This Spring has brought new meaning to the Chipmunk Varmint Wars. In honor of what may be their final days, I am reprinting an entry from 2006. Chipmunks, squirrels, baby bunnies, and all other varmints, BE.WARNED.
As Spring wore on, I discovered a chipmunk living under our front stoop. Aha, I thought. This Tulip Taster must be run off. I would not let my joy be thwarted another season. I relaxed about it a bit until he started eating my petunias, and then digging up my baby hostas. Nobody messes with my petunias and walks away whole.

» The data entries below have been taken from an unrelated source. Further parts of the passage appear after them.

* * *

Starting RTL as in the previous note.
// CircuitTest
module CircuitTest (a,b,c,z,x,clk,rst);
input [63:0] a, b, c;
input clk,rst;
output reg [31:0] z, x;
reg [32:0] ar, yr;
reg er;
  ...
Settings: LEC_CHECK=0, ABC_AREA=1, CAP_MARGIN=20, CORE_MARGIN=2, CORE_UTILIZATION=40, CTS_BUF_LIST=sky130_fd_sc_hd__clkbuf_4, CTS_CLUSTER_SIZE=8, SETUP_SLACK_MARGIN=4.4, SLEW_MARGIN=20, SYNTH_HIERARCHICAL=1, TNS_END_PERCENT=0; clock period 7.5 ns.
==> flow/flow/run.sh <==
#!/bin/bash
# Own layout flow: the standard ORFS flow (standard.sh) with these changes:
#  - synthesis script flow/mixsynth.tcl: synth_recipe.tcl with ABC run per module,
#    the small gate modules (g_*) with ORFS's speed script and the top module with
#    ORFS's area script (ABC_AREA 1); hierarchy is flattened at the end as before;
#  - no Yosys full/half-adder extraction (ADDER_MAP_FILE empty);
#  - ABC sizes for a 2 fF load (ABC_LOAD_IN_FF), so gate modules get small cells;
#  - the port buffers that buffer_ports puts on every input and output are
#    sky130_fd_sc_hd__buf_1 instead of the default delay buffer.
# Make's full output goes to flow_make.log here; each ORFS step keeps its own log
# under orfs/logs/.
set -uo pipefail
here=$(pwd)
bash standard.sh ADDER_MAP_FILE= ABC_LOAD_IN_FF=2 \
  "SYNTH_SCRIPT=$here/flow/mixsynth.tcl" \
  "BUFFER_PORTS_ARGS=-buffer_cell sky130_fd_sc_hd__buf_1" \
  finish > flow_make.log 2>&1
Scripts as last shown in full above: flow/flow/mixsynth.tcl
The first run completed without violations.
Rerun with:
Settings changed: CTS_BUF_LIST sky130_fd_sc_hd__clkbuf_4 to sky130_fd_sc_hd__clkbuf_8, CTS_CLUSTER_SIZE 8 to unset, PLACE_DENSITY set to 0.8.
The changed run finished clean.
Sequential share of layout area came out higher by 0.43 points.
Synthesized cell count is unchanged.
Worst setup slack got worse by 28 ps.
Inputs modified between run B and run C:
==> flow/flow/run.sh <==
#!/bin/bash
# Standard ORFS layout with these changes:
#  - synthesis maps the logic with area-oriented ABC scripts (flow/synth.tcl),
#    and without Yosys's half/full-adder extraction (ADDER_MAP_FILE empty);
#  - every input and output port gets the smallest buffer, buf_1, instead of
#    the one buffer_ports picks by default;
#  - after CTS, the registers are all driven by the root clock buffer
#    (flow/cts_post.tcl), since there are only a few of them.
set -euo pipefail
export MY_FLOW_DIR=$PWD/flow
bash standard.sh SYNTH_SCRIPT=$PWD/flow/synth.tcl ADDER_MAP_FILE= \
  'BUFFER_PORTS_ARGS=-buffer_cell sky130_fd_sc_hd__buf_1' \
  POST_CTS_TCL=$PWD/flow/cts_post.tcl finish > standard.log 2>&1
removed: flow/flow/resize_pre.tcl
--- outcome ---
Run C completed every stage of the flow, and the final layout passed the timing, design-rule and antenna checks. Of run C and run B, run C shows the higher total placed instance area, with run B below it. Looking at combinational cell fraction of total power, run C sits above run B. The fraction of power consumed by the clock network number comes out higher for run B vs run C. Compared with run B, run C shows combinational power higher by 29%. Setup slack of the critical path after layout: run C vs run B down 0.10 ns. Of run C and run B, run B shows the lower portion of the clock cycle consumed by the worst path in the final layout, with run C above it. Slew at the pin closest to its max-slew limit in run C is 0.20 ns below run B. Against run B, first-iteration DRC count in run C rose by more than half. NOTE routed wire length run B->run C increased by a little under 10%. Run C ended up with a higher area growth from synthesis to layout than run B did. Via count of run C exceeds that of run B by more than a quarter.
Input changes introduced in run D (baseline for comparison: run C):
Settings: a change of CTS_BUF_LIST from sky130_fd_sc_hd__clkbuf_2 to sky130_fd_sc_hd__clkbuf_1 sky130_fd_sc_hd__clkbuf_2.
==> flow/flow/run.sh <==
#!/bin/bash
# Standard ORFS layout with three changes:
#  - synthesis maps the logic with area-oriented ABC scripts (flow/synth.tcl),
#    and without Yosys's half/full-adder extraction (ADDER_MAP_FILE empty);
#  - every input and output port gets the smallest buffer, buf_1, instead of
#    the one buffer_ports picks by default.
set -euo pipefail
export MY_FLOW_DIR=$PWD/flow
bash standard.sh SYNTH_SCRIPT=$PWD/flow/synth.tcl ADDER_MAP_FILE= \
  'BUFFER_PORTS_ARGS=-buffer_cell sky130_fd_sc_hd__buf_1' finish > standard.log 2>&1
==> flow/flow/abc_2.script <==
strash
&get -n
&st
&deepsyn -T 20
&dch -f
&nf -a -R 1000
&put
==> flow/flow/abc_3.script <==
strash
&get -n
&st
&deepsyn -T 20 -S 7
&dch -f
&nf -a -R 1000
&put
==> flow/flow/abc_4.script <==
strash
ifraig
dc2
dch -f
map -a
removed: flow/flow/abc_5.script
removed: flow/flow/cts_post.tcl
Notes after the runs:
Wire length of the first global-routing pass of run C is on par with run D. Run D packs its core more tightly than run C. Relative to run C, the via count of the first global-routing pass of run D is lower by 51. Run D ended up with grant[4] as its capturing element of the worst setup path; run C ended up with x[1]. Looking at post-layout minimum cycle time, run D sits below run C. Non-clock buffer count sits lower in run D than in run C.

I was now angry enough to consider, just consider, putting out baby aspirin for him to munch on. I was told that one taste of those and he would crawl off some place to go to the great wood chip pile in the sky. But I just couldn't do it. Number 1, I couldn't bear the thought of knowing that I was poisoning a little creature my kids loved to watch. Secondly, I did not even want to imagine the stench his little rotting carcass would bring as he burrowed himself under my stoop to kick off. Then I would have to dig him out and that would only make me more aggravated.
So what to do? I began spraying Deer Off. Whew! Ever smelled the stuff? NASTY. It is loaded with coyote urine. (Rabbit Trail: So how does one collect coyote urine anyway? Do the coyotes walk around with catheters all day? What a sad way to live your short coyote life!) It worked until the next rain. Not that much of a problem as dry as it has been lately, but still, a bit of a pain. I was talking to my neighbor and he immediately went inside and got me his chipmunk trap. My husband laughed at me when I brought it home last Sunday. Ribbed me for a good 15 minutes.
He laughs no more.
After setting the thing only TWICE, I caught myself a chipmunk. HA! Take that ya varmint!
Now that I have caught him, what the heck am I going to do with him?
Oy. I hadn't thought this through completely, now had I?
So off to the park I drive, praying the entire way that he would not stink up my car or get out of the trap and attack me. I make it to the park and take the trap out of the car and set it on an incline to get him in one area. I find myself a big stick because I am NOT about to touch it. Take a deep breath. Exhale and breath again just one more time for good measure. Go over again in my mind what I will do if the thing should come out, attack and bite me (Which would include A LOT of running around, screaming and batting the poor thing before I punt him into the woods). At this point I tell myself to just hurry up and let him go before I pass out. One more big breath and I push the lever.
That thing ran so fast into the bushes I don't think his paws touched the ground but once. I knew squirrels could fly, but I didn't think chipmunks could.
At that moment, I felt even more empowered than the first time I fixed the vacuum cleaner. Tonight I stand before you:
Shaduka, Empress of the Chipmunk Hunters!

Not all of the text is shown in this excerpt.